(Collection entries)
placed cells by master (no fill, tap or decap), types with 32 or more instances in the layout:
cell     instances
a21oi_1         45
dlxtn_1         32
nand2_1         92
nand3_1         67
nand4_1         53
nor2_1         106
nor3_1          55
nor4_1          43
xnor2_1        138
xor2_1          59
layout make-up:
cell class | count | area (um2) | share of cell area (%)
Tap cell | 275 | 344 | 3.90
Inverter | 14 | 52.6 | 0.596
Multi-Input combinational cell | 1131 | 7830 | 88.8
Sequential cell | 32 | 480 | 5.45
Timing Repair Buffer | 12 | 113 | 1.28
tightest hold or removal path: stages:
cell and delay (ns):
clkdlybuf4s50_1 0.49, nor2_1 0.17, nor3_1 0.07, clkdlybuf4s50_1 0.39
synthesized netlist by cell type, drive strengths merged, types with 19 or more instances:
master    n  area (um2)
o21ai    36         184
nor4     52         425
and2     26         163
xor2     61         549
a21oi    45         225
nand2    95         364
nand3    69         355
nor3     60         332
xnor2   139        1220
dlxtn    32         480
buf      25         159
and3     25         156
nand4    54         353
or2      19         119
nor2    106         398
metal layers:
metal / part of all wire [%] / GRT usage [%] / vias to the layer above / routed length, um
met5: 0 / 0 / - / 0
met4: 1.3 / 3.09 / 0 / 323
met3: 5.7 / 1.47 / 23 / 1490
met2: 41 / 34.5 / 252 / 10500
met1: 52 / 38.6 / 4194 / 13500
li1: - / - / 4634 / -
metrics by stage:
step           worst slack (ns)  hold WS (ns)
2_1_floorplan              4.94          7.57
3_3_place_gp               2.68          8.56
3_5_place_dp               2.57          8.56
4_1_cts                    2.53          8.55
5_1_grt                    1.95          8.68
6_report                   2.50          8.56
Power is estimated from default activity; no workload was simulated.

==

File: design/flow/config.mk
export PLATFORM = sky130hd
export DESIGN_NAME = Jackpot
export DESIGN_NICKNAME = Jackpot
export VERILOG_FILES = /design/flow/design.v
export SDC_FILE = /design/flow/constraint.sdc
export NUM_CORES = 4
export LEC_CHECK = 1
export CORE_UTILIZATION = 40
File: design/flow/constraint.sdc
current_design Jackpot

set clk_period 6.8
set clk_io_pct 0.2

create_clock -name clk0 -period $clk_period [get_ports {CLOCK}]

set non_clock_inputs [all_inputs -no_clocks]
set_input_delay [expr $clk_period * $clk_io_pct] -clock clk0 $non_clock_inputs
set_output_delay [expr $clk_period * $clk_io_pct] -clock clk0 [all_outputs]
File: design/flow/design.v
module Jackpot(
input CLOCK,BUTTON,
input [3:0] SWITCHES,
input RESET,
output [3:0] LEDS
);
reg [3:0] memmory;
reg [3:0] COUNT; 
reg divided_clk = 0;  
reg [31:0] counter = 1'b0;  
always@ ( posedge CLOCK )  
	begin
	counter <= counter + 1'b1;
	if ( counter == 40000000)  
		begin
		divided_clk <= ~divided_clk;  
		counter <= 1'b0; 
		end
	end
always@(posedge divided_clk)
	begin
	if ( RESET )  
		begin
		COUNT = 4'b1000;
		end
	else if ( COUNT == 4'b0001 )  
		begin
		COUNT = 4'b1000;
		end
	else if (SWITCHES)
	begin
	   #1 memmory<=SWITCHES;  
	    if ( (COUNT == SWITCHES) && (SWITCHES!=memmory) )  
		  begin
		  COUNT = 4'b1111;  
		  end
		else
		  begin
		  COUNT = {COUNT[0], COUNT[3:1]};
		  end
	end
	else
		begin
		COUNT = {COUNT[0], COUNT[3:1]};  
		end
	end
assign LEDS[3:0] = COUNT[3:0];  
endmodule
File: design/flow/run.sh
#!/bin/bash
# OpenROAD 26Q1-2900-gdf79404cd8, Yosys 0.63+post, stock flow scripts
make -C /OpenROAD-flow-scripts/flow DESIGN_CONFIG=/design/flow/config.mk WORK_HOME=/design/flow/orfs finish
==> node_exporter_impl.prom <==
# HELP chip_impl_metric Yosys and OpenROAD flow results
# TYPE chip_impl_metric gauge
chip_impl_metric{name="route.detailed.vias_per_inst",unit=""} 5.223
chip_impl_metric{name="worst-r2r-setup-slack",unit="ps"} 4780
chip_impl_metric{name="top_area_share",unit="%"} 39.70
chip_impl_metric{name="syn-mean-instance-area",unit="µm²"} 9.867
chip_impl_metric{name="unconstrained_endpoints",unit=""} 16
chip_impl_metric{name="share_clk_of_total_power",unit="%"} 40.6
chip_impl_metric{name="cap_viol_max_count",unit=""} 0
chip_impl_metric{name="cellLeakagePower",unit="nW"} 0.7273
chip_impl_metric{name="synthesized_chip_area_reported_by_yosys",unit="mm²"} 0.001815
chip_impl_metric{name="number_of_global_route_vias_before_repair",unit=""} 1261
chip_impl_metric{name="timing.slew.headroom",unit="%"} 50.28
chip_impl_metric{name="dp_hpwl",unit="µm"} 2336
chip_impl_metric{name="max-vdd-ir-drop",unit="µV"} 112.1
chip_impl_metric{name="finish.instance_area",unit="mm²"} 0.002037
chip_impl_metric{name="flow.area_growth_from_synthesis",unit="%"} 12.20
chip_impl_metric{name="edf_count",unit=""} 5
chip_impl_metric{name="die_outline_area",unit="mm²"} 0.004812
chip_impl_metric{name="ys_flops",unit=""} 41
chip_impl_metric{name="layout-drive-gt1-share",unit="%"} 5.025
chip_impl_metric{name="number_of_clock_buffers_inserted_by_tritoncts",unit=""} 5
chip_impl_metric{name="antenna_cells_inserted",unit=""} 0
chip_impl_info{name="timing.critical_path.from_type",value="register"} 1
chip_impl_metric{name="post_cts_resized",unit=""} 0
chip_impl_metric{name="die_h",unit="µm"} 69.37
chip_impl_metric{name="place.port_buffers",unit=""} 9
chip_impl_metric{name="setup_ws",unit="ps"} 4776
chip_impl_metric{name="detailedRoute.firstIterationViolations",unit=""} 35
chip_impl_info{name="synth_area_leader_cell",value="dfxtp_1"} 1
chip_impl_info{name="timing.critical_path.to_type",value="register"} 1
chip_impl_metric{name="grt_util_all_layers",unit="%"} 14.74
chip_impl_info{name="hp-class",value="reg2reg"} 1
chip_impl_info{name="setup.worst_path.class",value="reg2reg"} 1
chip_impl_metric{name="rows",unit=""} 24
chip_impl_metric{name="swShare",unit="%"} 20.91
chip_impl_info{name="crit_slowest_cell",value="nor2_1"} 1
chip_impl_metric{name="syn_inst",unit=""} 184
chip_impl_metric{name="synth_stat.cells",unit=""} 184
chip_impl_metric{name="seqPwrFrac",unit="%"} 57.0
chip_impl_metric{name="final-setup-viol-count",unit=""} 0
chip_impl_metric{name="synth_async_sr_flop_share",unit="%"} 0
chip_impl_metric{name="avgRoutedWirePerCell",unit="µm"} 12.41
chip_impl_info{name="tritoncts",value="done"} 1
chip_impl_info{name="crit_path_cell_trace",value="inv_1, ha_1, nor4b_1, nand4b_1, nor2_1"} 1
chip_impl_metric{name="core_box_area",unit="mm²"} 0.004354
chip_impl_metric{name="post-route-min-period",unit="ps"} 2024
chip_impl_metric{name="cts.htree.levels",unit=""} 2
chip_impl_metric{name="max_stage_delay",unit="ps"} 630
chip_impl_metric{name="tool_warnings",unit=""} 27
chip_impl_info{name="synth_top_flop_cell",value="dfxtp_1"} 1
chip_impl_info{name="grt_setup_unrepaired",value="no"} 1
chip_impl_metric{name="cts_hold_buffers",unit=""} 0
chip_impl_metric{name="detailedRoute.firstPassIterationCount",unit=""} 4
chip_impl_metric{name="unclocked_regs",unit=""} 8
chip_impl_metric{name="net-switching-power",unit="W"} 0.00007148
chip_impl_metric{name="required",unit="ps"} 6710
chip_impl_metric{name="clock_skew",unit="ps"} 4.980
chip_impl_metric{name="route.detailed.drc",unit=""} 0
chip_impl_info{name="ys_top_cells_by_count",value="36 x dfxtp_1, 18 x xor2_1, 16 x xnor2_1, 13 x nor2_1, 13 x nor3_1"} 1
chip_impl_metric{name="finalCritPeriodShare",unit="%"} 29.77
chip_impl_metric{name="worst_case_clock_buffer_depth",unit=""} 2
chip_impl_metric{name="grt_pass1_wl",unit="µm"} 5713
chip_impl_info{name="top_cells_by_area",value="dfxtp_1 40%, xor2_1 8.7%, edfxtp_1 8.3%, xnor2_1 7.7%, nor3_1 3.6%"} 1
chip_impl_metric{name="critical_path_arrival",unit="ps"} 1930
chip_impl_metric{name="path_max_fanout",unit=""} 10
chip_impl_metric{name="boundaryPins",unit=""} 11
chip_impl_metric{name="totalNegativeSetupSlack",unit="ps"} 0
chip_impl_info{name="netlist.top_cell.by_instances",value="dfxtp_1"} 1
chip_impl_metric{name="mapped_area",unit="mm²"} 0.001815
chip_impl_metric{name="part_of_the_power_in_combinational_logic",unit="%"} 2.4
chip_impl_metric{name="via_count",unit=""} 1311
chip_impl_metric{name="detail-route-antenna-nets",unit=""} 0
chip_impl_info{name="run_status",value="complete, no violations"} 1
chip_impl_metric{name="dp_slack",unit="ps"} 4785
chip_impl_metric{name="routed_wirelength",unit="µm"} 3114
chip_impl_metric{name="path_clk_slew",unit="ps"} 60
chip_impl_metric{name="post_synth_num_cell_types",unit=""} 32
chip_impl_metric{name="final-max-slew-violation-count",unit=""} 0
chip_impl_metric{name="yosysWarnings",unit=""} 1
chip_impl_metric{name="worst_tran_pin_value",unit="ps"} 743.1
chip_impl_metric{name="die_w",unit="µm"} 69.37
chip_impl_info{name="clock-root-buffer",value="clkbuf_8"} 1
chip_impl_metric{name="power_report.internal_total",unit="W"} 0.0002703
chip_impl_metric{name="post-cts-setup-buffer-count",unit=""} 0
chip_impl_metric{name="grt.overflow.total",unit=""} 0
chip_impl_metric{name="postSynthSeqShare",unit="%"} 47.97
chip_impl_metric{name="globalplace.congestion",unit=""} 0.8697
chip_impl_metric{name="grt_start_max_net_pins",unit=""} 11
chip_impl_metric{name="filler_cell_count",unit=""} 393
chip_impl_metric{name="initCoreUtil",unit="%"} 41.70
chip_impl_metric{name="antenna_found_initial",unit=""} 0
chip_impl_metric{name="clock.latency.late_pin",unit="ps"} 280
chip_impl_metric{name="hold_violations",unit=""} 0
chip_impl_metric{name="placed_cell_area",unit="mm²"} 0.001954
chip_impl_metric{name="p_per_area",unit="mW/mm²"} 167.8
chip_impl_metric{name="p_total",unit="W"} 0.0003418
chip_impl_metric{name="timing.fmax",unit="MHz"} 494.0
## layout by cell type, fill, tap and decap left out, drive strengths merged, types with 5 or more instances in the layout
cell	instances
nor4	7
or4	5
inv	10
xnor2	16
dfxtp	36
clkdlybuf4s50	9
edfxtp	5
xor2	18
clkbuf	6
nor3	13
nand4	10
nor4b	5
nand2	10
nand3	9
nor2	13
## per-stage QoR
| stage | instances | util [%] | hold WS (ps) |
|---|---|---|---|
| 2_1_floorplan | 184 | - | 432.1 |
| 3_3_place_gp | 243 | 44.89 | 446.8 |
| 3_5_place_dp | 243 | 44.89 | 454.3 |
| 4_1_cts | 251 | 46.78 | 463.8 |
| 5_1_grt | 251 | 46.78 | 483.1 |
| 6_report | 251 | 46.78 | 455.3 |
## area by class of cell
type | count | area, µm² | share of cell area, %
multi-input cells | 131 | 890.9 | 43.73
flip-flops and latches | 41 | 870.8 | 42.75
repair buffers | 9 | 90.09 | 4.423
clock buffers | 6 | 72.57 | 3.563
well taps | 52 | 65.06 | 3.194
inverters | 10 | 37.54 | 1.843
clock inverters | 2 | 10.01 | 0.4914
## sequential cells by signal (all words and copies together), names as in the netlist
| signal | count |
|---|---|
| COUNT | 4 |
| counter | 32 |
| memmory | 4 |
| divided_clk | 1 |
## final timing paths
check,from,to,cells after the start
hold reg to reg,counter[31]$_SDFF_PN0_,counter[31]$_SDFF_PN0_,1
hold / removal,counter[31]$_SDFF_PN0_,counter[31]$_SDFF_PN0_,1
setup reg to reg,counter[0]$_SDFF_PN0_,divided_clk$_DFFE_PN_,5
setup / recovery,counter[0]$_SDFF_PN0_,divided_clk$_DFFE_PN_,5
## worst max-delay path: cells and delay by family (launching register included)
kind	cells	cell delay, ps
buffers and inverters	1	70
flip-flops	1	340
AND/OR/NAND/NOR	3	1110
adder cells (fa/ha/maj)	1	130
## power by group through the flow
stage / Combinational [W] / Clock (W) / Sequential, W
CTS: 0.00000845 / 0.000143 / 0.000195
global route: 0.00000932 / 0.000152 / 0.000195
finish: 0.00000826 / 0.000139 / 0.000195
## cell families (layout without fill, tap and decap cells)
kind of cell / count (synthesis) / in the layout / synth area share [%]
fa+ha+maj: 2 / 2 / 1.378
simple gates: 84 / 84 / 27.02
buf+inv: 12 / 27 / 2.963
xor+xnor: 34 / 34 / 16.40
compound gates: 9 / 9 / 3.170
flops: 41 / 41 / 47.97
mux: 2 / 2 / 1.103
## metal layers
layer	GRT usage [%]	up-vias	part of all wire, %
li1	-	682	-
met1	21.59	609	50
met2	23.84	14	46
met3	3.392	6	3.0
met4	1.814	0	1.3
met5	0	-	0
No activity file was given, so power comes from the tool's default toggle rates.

---

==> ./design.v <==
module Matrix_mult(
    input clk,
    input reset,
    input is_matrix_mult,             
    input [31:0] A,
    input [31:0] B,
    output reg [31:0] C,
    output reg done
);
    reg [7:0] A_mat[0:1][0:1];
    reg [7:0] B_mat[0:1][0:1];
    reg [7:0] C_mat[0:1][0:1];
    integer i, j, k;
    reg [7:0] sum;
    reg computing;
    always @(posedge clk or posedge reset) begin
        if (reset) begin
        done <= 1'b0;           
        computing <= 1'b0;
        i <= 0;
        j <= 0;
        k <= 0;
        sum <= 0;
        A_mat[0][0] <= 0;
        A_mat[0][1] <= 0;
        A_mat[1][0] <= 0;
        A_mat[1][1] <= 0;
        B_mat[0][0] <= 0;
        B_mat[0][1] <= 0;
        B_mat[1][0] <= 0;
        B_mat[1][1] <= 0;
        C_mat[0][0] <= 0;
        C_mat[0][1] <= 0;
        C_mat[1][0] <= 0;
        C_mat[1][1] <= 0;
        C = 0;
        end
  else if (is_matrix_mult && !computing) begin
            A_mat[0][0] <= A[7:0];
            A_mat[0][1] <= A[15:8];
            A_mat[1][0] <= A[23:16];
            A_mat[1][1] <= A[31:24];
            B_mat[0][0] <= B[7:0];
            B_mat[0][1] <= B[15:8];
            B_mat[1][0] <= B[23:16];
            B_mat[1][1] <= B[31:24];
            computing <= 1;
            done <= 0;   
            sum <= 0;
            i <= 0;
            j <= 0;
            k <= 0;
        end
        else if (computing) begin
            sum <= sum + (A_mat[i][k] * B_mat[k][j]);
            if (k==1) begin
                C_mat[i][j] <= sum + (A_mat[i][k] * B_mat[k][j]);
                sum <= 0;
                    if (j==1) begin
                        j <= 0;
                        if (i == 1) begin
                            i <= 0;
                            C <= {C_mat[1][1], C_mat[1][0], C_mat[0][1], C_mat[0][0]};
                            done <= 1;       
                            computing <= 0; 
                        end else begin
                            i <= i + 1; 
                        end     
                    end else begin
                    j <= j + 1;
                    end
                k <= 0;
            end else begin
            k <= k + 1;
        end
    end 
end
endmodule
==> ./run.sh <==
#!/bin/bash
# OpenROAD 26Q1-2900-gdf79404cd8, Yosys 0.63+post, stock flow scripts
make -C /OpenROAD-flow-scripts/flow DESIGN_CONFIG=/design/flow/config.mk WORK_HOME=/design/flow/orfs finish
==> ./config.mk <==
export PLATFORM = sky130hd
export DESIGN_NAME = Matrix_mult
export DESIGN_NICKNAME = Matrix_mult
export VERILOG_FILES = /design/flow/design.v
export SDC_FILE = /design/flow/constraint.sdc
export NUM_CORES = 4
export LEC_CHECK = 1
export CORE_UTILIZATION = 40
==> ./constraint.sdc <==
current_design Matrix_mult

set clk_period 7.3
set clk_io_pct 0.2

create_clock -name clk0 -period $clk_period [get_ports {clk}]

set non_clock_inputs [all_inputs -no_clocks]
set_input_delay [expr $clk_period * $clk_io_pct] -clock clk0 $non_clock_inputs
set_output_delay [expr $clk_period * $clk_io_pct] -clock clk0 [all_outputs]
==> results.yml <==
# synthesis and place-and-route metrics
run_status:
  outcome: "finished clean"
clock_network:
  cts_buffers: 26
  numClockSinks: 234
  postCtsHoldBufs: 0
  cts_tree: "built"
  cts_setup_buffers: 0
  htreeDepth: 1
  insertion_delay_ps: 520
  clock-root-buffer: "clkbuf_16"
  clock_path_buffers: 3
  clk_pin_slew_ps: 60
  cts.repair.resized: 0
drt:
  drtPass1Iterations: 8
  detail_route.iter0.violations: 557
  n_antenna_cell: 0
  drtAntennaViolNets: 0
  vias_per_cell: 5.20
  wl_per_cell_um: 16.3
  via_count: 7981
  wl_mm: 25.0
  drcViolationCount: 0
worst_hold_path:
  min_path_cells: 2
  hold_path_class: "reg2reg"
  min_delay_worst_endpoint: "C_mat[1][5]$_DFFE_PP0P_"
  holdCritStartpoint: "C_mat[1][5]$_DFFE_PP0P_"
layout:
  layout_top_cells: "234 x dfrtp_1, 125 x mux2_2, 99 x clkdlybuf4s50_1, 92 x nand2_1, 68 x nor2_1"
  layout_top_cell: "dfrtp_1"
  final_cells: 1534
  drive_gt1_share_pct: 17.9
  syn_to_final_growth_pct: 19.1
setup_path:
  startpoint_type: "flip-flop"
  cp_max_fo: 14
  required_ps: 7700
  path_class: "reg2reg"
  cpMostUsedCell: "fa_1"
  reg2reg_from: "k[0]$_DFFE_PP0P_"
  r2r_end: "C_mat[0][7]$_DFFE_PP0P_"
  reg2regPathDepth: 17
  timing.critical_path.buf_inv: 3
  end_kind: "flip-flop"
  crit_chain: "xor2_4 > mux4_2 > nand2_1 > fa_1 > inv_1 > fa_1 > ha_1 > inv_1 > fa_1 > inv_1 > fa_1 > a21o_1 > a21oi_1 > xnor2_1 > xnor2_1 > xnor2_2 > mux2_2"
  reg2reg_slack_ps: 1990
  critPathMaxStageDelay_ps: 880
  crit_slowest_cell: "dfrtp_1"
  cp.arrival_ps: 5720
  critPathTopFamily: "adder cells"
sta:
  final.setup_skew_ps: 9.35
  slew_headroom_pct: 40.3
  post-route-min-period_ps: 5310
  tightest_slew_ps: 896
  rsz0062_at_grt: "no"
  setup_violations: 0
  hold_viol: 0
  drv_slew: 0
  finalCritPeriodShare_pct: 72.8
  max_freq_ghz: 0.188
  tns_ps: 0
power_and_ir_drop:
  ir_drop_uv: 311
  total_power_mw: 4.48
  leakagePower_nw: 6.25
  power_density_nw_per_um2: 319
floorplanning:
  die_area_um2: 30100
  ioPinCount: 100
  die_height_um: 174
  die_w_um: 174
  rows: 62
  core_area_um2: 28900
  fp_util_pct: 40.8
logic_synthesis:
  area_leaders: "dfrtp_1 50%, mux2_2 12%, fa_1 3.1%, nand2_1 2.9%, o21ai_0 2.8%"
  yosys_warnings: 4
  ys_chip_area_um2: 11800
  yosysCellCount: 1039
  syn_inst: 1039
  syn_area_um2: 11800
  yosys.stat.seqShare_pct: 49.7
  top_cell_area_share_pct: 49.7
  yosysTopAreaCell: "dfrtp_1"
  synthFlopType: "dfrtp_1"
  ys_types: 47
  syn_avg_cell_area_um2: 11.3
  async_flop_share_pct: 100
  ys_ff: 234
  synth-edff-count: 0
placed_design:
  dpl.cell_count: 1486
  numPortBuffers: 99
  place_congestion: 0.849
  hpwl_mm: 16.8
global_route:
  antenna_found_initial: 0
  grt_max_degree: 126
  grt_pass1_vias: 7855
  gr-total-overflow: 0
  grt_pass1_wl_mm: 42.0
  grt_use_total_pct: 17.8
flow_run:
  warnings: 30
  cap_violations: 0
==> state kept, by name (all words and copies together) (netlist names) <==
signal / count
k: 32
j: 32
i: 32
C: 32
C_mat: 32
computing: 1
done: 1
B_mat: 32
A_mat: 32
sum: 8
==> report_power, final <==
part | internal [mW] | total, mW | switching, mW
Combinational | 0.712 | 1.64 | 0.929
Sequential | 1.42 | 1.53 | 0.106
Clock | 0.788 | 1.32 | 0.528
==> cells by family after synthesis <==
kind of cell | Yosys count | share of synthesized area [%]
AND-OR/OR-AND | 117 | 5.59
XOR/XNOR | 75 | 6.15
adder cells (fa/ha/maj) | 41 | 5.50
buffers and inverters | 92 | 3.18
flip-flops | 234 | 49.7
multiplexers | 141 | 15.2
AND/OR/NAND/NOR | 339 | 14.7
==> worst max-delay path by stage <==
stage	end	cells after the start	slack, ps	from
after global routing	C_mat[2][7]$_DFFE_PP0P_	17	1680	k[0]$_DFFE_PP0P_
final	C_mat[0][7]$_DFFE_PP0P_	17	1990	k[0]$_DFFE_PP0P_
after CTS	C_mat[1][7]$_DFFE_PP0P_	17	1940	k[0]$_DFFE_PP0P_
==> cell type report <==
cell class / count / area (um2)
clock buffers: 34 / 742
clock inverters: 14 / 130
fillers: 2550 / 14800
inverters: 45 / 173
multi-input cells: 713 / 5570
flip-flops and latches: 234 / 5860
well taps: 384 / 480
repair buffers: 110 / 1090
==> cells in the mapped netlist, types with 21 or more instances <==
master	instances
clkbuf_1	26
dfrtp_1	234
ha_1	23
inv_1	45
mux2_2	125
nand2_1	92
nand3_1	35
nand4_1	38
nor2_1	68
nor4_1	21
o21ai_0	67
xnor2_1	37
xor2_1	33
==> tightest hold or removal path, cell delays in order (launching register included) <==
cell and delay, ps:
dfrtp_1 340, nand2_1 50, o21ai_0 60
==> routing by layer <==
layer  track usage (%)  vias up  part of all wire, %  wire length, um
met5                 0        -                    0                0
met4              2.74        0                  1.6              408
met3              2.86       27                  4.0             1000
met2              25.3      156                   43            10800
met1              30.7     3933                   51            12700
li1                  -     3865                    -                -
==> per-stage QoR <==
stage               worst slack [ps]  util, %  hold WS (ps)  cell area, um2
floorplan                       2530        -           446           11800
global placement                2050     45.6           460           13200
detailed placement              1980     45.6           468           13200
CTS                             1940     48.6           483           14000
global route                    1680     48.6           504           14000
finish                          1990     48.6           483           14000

### [Exercise details]
Please, from the entries above, set down exactly the lines from the one containing "placed cells by" through the one containing "Power is estimated", and only those.

### [Exercise result]
placed cells by master (no fill, tap or decap), types with 32 or more instances in the layout:
cell     instances
a21oi_1         45
dlxtn_1         32
nand2_1         92
nand3_1         67
nand4_1         53
nor2_1         106
nor3_1          55
nor4_1          43
xnor2_1        138
xor2_1          59
layout make-up:
cell class | count | area (um2) | share of cell area (%)
Tap cell | 275 | 344 | 3.90
Inverter | 14 | 52.6 | 0.596
Multi-Input combinational cell | 1131 | 7830 | 88.8
Sequential cell | 32 | 480 | 5.45
Timing Repair Buffer | 12 | 113 | 1.28
tightest hold or removal path: stages:
cell and delay (ns):
clkdlybuf4s50_1 0.49, nor2_1 0.17, nor3_1 0.07, clkdlybuf4s50_1 0.39
synthesized netlist by cell type, drive strengths merged, types with 19 or more instances:
master    n  area (um2)
o21ai    36         184
nor4     52         425
and2     26         163
xor2     61         549
a21oi    45         225
nand2    95         364
nand3    69         355
nor3     60         332
xnor2   139        1220
dlxtn    32         480
buf      25         159
and3     25         156
nand4    54         353
or2      19         119
nor2    106         398
metal layers:
metal / part of all wire [%] / GRT usage [%] / vias to the layer above / routed length, um
met5: 0 / 0 / - / 0
met4: 1.3 / 3.09 / 0 / 323
met3: 5.7 / 1.47 / 23 / 1490
met2: 41 / 34.5 / 252 / 10500
met1: 52 / 38.6 / 4194 / 13500
li1: - / - / 4634 / -
metrics by stage:
step           worst slack (ns)  hold WS (ns)
2_1_floorplan              4.94          7.57
3_3_place_gp               2.68          8.56
3_5_place_dp               2.57          8.56
4_1_cts                    2.53          8.55
5_1_grt                    1.95          8.68
6_report                   2.50          8.56
Power is estimated from default activity; no workload was simulated.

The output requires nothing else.